Хомили беспечно рассмеялась, со скучающим видом гоняя косточку от малины по скользкой тарелке.
— Естественно… — Она пожала плечами. — Что в этом такого?
— Ох, какой ужас! — еле слышно произнесла Люпи. — Бедняжка… только подумать! Если вы не возражаете, я, пожалуй, пойду на минутку прилягу… — и она подняла свое увесистое тело со стульчика, который покачнулся и чуть не упал.
— Где вы достали всю эту мебель, Хендрири? — спросила Хомили, сразу взбодрившись, стоило Люпи уйти.
— Ее нам доставили на дом, — ответил ей брат, — в простой белой наволочке. Принес кто–то из большого дома.
— Из нашего? — спросил Под.
— Скорее всего, да, — сказал Хендрири. — Все это стояло в кукольном домике, помнишь? В классной комнате на втором этаже. На верхней полке шкафа с игрушками справа от двери.
— Еще бы не помнить, — сказала Хомили, — при том, что часть этой мебели моя. Жаль, — заметила она, обращаясь к Арриэтте, — что мы не захватили инвентарного списка, — она понизила голос, — того, что ты сделала на промокашке.
Арриэтта кивнула, — ей было ясно, что впереди их ждут бои. Она вдруг почувствовала «страшную усталость, слишком много все говорят и слишком жарко, ведь комната набита битком.

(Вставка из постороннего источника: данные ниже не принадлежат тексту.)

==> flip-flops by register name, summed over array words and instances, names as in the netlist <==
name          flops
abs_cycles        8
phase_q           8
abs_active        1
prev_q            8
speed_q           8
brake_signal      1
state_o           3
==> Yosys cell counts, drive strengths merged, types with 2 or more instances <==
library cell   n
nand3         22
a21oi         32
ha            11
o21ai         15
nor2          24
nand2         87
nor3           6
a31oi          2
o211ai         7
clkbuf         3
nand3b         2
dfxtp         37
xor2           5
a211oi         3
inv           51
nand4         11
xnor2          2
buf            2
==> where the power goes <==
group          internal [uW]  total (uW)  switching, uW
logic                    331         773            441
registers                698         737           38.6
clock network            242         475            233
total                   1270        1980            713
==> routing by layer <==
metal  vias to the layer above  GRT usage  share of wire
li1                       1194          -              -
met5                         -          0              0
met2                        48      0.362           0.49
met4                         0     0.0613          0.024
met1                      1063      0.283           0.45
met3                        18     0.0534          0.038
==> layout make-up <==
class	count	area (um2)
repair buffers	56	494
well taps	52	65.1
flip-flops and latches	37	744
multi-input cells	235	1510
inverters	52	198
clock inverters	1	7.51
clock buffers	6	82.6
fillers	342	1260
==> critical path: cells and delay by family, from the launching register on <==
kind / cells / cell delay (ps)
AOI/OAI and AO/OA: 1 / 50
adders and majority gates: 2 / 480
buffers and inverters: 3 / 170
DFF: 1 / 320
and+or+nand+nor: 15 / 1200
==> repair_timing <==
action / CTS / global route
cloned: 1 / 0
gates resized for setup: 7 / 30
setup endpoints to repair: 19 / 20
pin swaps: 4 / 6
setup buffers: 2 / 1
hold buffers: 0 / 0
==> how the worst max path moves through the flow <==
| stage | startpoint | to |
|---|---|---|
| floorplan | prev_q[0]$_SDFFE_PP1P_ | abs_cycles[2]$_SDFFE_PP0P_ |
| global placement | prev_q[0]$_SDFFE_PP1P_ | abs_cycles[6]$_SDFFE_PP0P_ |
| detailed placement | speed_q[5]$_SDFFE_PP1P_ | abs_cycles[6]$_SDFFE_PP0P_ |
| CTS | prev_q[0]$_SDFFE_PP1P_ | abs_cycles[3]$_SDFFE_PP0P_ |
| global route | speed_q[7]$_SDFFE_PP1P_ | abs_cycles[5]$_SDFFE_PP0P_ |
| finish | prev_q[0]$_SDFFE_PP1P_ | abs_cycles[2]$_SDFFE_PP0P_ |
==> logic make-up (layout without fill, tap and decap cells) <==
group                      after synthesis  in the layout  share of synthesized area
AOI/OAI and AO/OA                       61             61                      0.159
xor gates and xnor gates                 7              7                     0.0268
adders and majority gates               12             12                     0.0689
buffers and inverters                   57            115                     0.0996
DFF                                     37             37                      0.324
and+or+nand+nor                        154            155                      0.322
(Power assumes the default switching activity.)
File: src/rtl/pipe_ctrl.sv
// pipe_ctrl -- hazard and status controller for a five-stage Y86-style pipeline.
//
// Build option: define PIPE_CTRL_PERF_EN to implement the performance
// counters. Without it, no counter flops exist and the count outputs read 0.
//
// Ports
//   clk, rst_n                      clock, asynchronous active-low reset
//   D_icode/E_icode/M_icode/W_icode stage instruction codes
//   d_srcA, d_srcB                  decode source registers (4'hF = none)
//   E_dstM                          load destination held in E
//   e_Cnd                           branch condition computed in E
//   m_stat, W_stat                  memory / write-back stage status
//   F_stall..W_stall                pipeline register controls
//   set_cc                          condition-code update enable
//   cpu_stat                        registered architectural status
//   halted                          controller is in HALT or FAULT
//   cyc_cnt/ret_cnt/lu_cnt/mp_cnt   cycle, retired, load-use, mispredict counts
//
// state | meaning
// RUN   | normal operation, hazard controls computed from stage contents
// HALT  | HLT reached write-back; pipeline frozen until reset
// FAULT | ADR or INS reached write-back; pipeline frozen until reset

module pipe_ctrl #(
    parameter int CNT_W = 32
) (
    input  logic             clk,
    input  logic             rst_n,
    input  logic [3:0]       D_icode,
    input  logic [3:0]       E_icode,
    input  logic [3:0]       M_icode,
    input  logic [3:0]       W_icode,
    input  logic [3:0]       d_srcA,
    input  logic [3:0]       d_srcB,
    input  logic [3:0]       E_dstM,
    input  logic             e_Cnd,
    input  logic [1:0]       m_stat,
    input  logic [1:0]       W_stat,
    output logic             F_stall,
    output logic             D_stall,
    output logic             D_bubble,
    output logic             E_bubble,
    output logic             M_bubble,
    output logic             W_stall,
    output logic             set_cc,
    output logic [1:0]       cpu_stat,
    output logic             halted,
    output logic [CNT_W-1:0] cyc_cnt,
    output logic [CNT_W-1:0] ret_cnt,
    output logic [CNT_W-1:0] lu_cnt,
    output logic [CNT_W-1:0] mp_cnt
);

    localparam logic [3:0] I_NOP    = 4'h1;
    localparam logic [3:0] I_MRMOVQ = 4'h5;
    localparam logic [3:0] I_OPQ    = 4'h6;
    localparam logic [3:0] I_JXX    = 4'h7;
    localparam logic [3:0] I_RET    = 4'h9;
    localparam logic [3:0] I_POPQ   = 4'hB;
    localparam logic [3:0] R_NONE   = 4'hF;

    localparam logic [1:0] ST_AOK = 2'd0;
    localparam logic [1:0] ST_HLT = 2'd1;

    typedef enum logic [1:0] {
        S_RUN   = 2'd0,
        S_HALT  = 2'd1,
        S_FAULT = 2'd2
    } state_t;

    state_t     r_state;
    state_t     w_state_nxt;
    logic [1:0] r_cpu_stat;

    logic w_lu;
    logic w_rp;
    logic w_mp;
    logic w_exc;
    logic w_run;

    assign w_lu  = ((E_icode == I_MRMOVQ) || (E_icode == I_POPQ)) &&
                   (E_dstM != R_NONE) &&
                   ((E_dstM == d_srcA) || (E_dstM == d_srcB));
    assign w_rp  = (D_icode == I_RET) || (E_icode == I_RET) || (M_icode == I_RET);
    assign w_mp  = (E_icode == I_JXX) && !e_Cnd;
    assign w_exc = (m_stat != ST_AOK) || (W_stat != ST_AOK);
    assign w_run = (r_state == S_RUN);

    always_ff @(posedge clk or negedge rst_n) begin
        if (!rst_n) begin
            r_state    <= S_RUN;
            r_cpu_stat <= ST_AOK;
        end else begin
            r_state <= w_state_nxt;
            if (w_run) begin
                r_cpu_stat <= W_stat;
            end
        end
    end

    always_comb begin
        w_state_nxt = r_state;
        F_stall     = 1'b0;
        D_stall     = 1'b0;
        D_bubble    = 1'b0;
        E_bubble    = 1'b0;
        M_bubble    = 1'b0;
        W_stall     = 1'b0;
        set_cc      = 1'b0;
        halted      = 1'b0;

        case (r_state)
            S_RUN: begin
                if (W_stat == ST_HLT) begin
                    w_state_nxt = S_HALT;
                end else if (W_stat != ST_AOK) begin
                    w_state_nxt = S_FAULT;
                end
                F_stall  = w_lu | w_rp;
                D_stall  = w_lu;
                // A stalled decode register must not also be bubbled.
                D_bubble = (w_mp | (w_rp & ~w_lu)) & ~w_lu;
                E_bubble = w_mp | w_lu;
                M_bubble = w_exc;
                W_stall  = (W_stat != ST_AOK);
                set_cc   = (E_icode == I_OPQ) & ~w_exc;
            end
            default: begin
                F_stall  = 1'b1;
                D_stall  = 1'b1;
                E_bubble = 1'b1;
                M_bubble = 1'b1;
                W_stall  = 1'b1;
                halted   = 1'b1;
            end
        endcase

        // Reset forces a flushing pattern without waiting for a clock.
        if (!rst_n) begin
            F_stall  = 1'b1;
            D_bubble = 1'b1;
            E_bubble = 1'b1;
            M_bubble = 1'b1;
            D_stall  = 1'b0;
            W_stall  = 1'b0;
            set_cc   = 1'b0;
            halted   = 1'b0;
        end
    end

    assign cpu_stat = r_cpu_stat;

`ifdef PIPE_CTRL_PERF_EN
    logic [CNT_W-1:0] r_cyc_cnt;
    logic [CNT_W-1:0] r_ret_cnt;
    logic [CNT_W-1:0] r_lu_cnt;
    logic [CNT_W-1:0] r_mp_cnt;

    always_ff @(posedge clk or negedge rst_n) begin
        if (!rst_n) begin
            r_cyc_cnt <= '0;
            r_ret_cnt <= '0;
            r_lu_cnt  <= '0;
            r_mp_cnt  <= '0;
        end else if (w_run) begin
            r_cyc_cnt <= r_cyc_cnt + CNT_W'(1);
            // Bubbles travel as NOPs and are not retirements.
            if ((W_stat == ST_AOK) && (W_icode != I_NOP)) begin
                r_ret_cnt <= r_ret_cnt + CNT_W'(1);
            end
            if (w_lu) begin
                r_lu_cnt <= r_lu_cnt + CNT_W'(1);
            end
            if (w_mp) begin
                r_mp_cnt <= r_mp_cnt + CNT_W'(1);
            end
        end
    end

    assign cyc_cnt = r_cyc_cnt;
    assign ret_cnt = r_ret_cnt;
    assign lu_cnt  = r_lu_cnt;
    assign mp_cnt  = r_mp_cnt;
`else
    logic w_unused;
    assign w_unused = ^W_icode;

    assign cyc_cnt = '0;
    assign ret_cnt = '0;
    assign lu_cnt  = '0;
    assign mp_cnt  = '0;
`endif

endmodule

File: config.mk
export PLATFORM = sky130hd
export DESIGN_NAME = pipe_ctrl
export DESIGN_NICKNAME = d
export VERILOG_FILES = /design/src/rtl/pipe_ctrl.sv
export SDC_FILE = /design/constraint.sdc
export NUM_CORES = 1
export LEC_CHECK = 0
export ABC_AREA = 1
export CORE_ASPECT_RATIO = 0.6
export CORE_UTILIZATION = 27
export DETAILED_ROUTE_END_ITERATION = 7
export PLACE_DENSITY_LB_ADDON = 0.2
export SETUP_SLACK_MARGIN = 0.15
export SLEW_MARGIN = 40
export SYNTH_ARGS = -nofsm -noshare
export SYNTH_HDL_FRONTEND = slang
export SYNTH_SLANG_ARGS = --single-unit
File: constraint.sdc
create_clock -name clk -period 1.2 [get_ports clk]
set_input_delay 0.3 -clock clk [delete_from_list [all_inputs] [get_ports clk]]
set_output_delay 0.3 -clock clk [all_outputs]
set_load 0.005 [all_outputs]
After elaboration in Yosys (flattened, before gate mapping)

Cells that the tools add are included.

Add/sub/neg operators: 0
$mul: 0
Divide/modulo/power cells: 0
Magnitude comparators: 0
Eq/ne operators: 11
Shift-type cells: 0
Multiplexer cells: 18
Bitwise gates (word level): 8
Reductions and logical operators: 14

Operator list:

| kind                                                 | count |
|---|---|
| equality test 4 bit (second input constant)          | 4 |
| two-way mux 1 bit                                    | 16 |
| equality test 4 x 3 -> 1 bit (second input constant) | 3 |
| equality test 4 bit                                  | 2 |
| nonzero test 2 bit                                   | 3 |
| logical OR 1 bit                                     | 5 |
| two-way mux 2 bit                                    | 2 |
| != test 4 bit (second input constant)                | 1 |
| bitwise AND 1 bit                                    | 3 |
| logical AND 1 bit                                    | 3 |
| bitwise OR 1 bit                                     | 3 |
| equality test 2 x 1 -> 1 bit (second input constant) | 1 |
| zero test 2 bit                                      | 1 |
| NOT 1 bit                                            | 2 |
| AND reduction 2 bit                                  | 1 |
| zero test 1 bit                                      | 1 |

Register bits after elaboration: 4
Latch bits: 0
Memory bits (writable): 0
ROM bits: 0
Input bits: 35
Word-level logic and storage cells: 53
Memories kept: 0

Depth between registers and ports, before layout

Depth in word-level cells: 10
Mapped depth: 10
Gate-level depth less buffers: 10

Worst setup path before layout

OpenSTA, ideal clock, no wires.

Kind: flip-flop to output port
Start point: register r_state[1]
End point: output set_cc
Arrival time: 0.911 ns
Data required time: 0.900 ns
Slack: -0.011 ns
Cell stages (with the launch flop): 6
Path buffers: 0
Cells stage by stage: dfrtp_1 inv_1 nand2_1 inv_2 nand4_1 nor4_2

Cells in the longest elaborated chain, start to end: 3

RTL lines:

| what                   | line | RTL |
|---|---|---|
| start, declared        | 71   | `state_t r_state;` |
| start signal, assigned | 94   | `r_state <= w_state_nxt;` |
| zero test 2 bit        | 112  | `case (r_state)` |
| two-way mux 1 bit      | 112  |  |
| two-way mux 1 bit      | 139  | `if (!rst_n) begin` |
| end, declared          | 45   | `output logic set_cc,` |

No other way between the ends.

Final worst setup path

Ends and elaborated chain as after synthesis.

==> run_results.csv <==
group,metric,value,unit
detailed_routing,vias,1098,
power_and_ir_drop,clkPwrFrac,37.9,%
cells_and_area,antenna_cells,0,
clock_tree,htreeDepth,1,
yosys,synth_area_leaders,"buf_4 (66%), nand2_1 (10%), dfrtp_1 (6.9%)",
detailed_routing,wl_per_cell,6.98,um
placement,place_hpwl,2.13,mm
critical_path,rr_worst_depth,7,
critical_path,r2r_end,"cpu_stat[1]$_DFFE_PN0P_",
yosys,ys_types,18,
global_routing,grt_max_degree,6,
clock_tree,cts_max_path_buffers,2,
sta,rsz0062_at_grt,"yes",
cells_and_area,fin_util,33.0,%
floorplanning,start_util,28.4,%
sta,slew_violations,0,
floorplanning,fp-row-count,20,
yosys,synth_top_area_share,66.3,%
floorplanning,die_area,0.00568,mm2
detailed_routing,drt_iter0_drc,28,
critical_path,start_kind,"flop",
yosys,yosysSeqAreaShare,6.90,%
critical_path,arrival,1.31,ns
clock_tree,cts_root_buffer,"clkbuf_8",
sta,hold_viol,0,
clock_tree,cts_tree,"yes",
global_routing,grt-ovfl-total,0,
cells_and_area,syn2layout_area_growth,16.3,%
cells_and_area,final_nets,326,
detailed_routing,vias_per_cell,3.09,
power_and_ir_drop,p_sw_share,36.4,%
sta,setup_viol,8,
sta,setup_slack,-0.407,ns
placement,place_congestion,0.674,
run_status,violations,"setup timing",
floorplanning,die_w,96.6,um
sta,whs,0.136,ns
global_routing,grtUsageTotal,7.89,%
critical_path,r2r_slack,0.15,ns
power_and_ir_drop,powerDensity,442,mW/mm2
sta,period_needed,1.61,ns
critical_path,r2r-start,"r_state[1]$_DFFE_PN0P_",
detailed_routing,drt-total-wl,2.48,mm
placement,io_buffer_count,40,
floorplanning,die_h,58.8,um
flow_run,drv_cap,0,
global_routing,antenna_found_initial,0,
run_status,status,"finished, violations left",
power_and_ir_drop,pwr-share-comb,43.9,%
sta,skew,0.00117,ns
min_path,hp-class,"input pin to asynchronous set/reset pin",
yosys,syn_inst,223,
clock_tree,clock_sinks,4,
power_and_ir_drop,power_leakage,1.07,nW
floorplanning,io_pins,173,
power_and_ir_drop,switching_power,0.000271,W
yosys,avgSynthCellArea,6.50,um2
global_routing,grt_pass1_vias,793,
cells_and_area,post_route_cells_drive_above_1_share,30.1,%
detailed_routing,ant_nets,0,
critical_path,crit_path_max_fanout,3,
critical_path,path_class,"flop to output pin",
floorplanning,core_area,0.00510,mm2
cells_and_area,final_cell_mix,"conb_1 (128), nand2_1 (28), buf_4 (21)",
yosys,yosysTopAreaCell,"buf_4",
power_and_ir_drop,finalPower,0.000745,W
clock_tree,path_clk_slew,0.03,ns
sta,fin_crit_sh,134,%
cells_and_area,final_common_cell,"conb_1",
clock_tree,insertion_delay,0.22,ns
clock_tree,cts_buffers,3,
yosys,ys_seq_elements,4,
detailed_routing,drc,0,
power_and_ir_drop,p_int,0.000474,W
power_and_ir_drop,ir_drop,0.000324,V
yosys,netlist_area,0.00145,mm2
yosys,yosys_warnings,0,
detailed_routing,first_pass_iters,4,
critical_path,end_kind,"output pin",
critical_path,cp.required,0.90,ns
global_routing,grt_pass1_wl,3.51,mm
power_and_ir_drop,seq_power_share,18.2,%
sta,fmax,0.622,GHz
[through the flow]
stage	cell area, um2	TNS, ns	cells	setup WS [ns]
2_1_floorplan	1950	-0.0113	350	-0.0113
3_3_place_gp	1580	-7.78	341	-1.13
3_5_place_dp	1580	-7.84	341	-1.16
4_1_cts	1610	-2.51	351	-0.419
5_1_grt	1690	-2.94	355	-0.491
6_report	1690	-2.44	355	-0.407
[power by group through the flow]
stage               Combinational, W  Clock [W]  Sequential (W)
global placement            0.000323          0        0.000137
CTS                         0.000304   0.000287        0.000136
floorplan                   0.000457          0        0.000137
detailed placement          0.000323          0        0.000137
finish                      0.000327   0.000282        0.000136
global route                0.000374   0.000305        0.000136
[synth_stat cells, drive strengths merged]
master / count
buf: 128
nand2: 41
inv: 23
nor2: 10
dfrtp: 4
nand3: 4
nand4: 4
a21oi: 2
nor3: 2
a31oi: 1
conb: 1
nor4: 1
o21ai: 1
o21bai: 1
[sequential cells by signal, summed over array words and instances (netlist names)]
signal and cells:
r_state 2, cpu_stat 2
[worst max path at each step]
stage / start / slack (ns) / to
after global routing: r_state[0]$_DFFE_PN0P_ / -0.49 / set_cc
after global placement: E_dstM[0] / -1.13 / F_stall
after floorplan: r_state[1]$_DFFE_PN0P_ / -0.01 / set_cc
after CTS: r_state[1]$_DFFE_PN0P_ / -0.42 / set_cc
after detailed placement: E_dstM[0] / -1.16 / F_stall
final: r_state[1]$_DFFE_PN0P_ / -0.41 / set_cc
[critical path: stages (launching register included)]
cell and delay [ns]:
dfrtp_1 0.36, inv_2 0.07, nand2_2 0.07, inv_2 0.07, nand4_1 0.10, buf_4 0.16, nor4_4 0.10, buf_2 0.15
[cells by family after synthesis]
logic type      share of synthesized area [%]
buf+inv                                  72.2
simple gates                             18.4
compound gates                           2.24
flops                                    6.90
other cells                             0.259
[routing by layer]
metal  vias to the layer above  part of all wire, %  track usage, %
li1                        544                    -               -
met1                       465                   42            10.3
met2                        87                   46            12.4
met3                         2                   11            3.44
met4                         0                 0.32            1.28
met5                         -                    0               0
[area by class of cell]
| type | count | area [um2] |
|---|---|---|
| clock buffer | 3 | 41.3 |
| tap | 66 | 82.6 |
| sequential | 4 | 100 |
| timing repair buffer | 64 | 495 |
| fill | 566 | 3420 |
| inverter | 23 | 101 |
| multi-input combinational | 195 | 866 |
[what timing repair did]
action | CTS | global route
hold endpoints to repair | 0 | 0
hold buffers | 0 | 0
endpoints found under the setup margin | 10 | 9
pin swaps | 32 | 17
setup buffers | 7 | 4
resized for setup | 122 | 23
No activity file was read; power rests on OpenSTA's default activity.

— Принес? Кто? — с удивлением спрашивал Под. — Кто–нибудь из человеков?
— Там мы считаем, — ,ответил Хендрири. — Наволочка лежала на земле, на той стороне живой изгороди. Это было вскоре после того, как нас выгнали из барсучьей норы и мы поселились в старой плите…
— В плите? — повторил за ним Под. — Неужели в той, у выгона?.
— Именно, — сказала Хендрири. — Прожили там два года в общей сложности.
— Слишком близко к цыганам, на мой вкус, — сказал Под. Он отрезал себе толстый ломоть горячего вареного каштана и густо намазал его маслом. Ему вдруг пришла на память кучка хрупких костей на земле у плиты.
— Приходится быть близко к человекам, по вкусу это нам или нет, — возразил Хендрири, — если хочешь что–нибудь добыть.
Под, уже поднесший бутерброд ко рту, отодвинул руку в сторону; у него был удивленный вид.
— Ты добывал в цыганских фурах? — воскликнул он. — В твоем возрасте?
Хендрири пожал плечами и скромно промолчал.
— Ну и ну! — восхищенно воскликнула Хомили. — Вот какой у меня брат! Ты понимаешь, что это значит, Под?
— Еще бы! — отвечал Под, поднимая голову. — А как же с дымом?